Nearly six years ago, in the early hours of the 22nd of September, 2012, Jill Meagher left drinks at a pub in Brunswick street and began walking home.
It was late – or early, depending on how you consider it; perhaps around 1.30am.
In the short walk between the bar and her home, Jill Meagher encountered a man named Adrian Bayley. He did not know her and she did not know him. He raped her and then he killed her, burying her body in a shallow grave some 50 kilometres from where he first found her.
Australia was angry and defiant and sad and brimming with despair. They took their emotions to the streets.
On September 30, 2012, a 10,000 person-strong crowd walked the streets of Melbourne. Some held signs, none chanted and not one yelled. The message was quiet but deafening: Violence against women is not tolerated, and we’re willing to walk for it. A year later, some 30,000 people turned out to do the same thing on the anniversary of her death.

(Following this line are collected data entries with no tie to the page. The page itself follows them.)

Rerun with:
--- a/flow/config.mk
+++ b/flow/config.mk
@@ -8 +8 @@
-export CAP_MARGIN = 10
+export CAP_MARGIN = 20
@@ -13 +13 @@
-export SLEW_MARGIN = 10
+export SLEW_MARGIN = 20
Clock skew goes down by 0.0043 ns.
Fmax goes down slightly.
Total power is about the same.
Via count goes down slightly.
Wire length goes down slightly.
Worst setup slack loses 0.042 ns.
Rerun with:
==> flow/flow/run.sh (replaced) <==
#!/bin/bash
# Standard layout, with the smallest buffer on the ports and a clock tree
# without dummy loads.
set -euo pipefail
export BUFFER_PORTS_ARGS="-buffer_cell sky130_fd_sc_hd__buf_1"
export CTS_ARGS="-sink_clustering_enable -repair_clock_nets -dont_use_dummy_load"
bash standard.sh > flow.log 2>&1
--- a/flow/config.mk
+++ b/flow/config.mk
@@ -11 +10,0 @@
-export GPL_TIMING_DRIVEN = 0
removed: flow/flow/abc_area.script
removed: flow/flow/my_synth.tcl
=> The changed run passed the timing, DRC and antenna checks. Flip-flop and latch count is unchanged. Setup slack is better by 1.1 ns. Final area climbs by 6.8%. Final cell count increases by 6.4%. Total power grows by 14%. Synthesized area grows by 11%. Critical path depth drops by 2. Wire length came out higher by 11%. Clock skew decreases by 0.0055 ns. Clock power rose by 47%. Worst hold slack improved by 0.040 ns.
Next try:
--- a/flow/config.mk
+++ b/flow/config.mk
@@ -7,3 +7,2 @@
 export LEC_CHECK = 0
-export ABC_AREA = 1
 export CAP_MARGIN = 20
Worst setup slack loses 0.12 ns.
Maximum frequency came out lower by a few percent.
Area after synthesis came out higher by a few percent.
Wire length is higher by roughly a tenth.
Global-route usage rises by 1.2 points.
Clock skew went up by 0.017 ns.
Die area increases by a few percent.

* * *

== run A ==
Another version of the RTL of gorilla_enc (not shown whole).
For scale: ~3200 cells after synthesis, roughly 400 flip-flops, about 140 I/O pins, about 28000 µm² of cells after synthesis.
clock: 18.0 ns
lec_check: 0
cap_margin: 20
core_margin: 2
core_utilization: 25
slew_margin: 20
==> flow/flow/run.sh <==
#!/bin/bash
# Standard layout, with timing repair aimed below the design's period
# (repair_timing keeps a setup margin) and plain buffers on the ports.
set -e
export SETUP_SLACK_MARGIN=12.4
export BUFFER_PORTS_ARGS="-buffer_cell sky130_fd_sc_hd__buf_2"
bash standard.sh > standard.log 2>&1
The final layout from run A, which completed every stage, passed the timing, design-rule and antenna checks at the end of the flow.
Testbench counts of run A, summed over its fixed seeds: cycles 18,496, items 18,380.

But of course, you know this already.
The case of Jill Meagher seized the nation, the country collectively and loudly horrified by the fate of the young 29-year-old. Women deserve to feel safe in their own city, we said. They should feel safe in their own suburbs and on their own streets. We despaired for a world where darkness was a woman’s biggest enemy, a world that encouraged her to avoid danger, to exist around and in spite of it, rather than crushing the source of it with all of our might.
Some five and a half years after our despair was a national conversation, 22-year-old Eurydice Dixon was walking home from a gig in Carlton. She was a comedian, an up-and-coming one.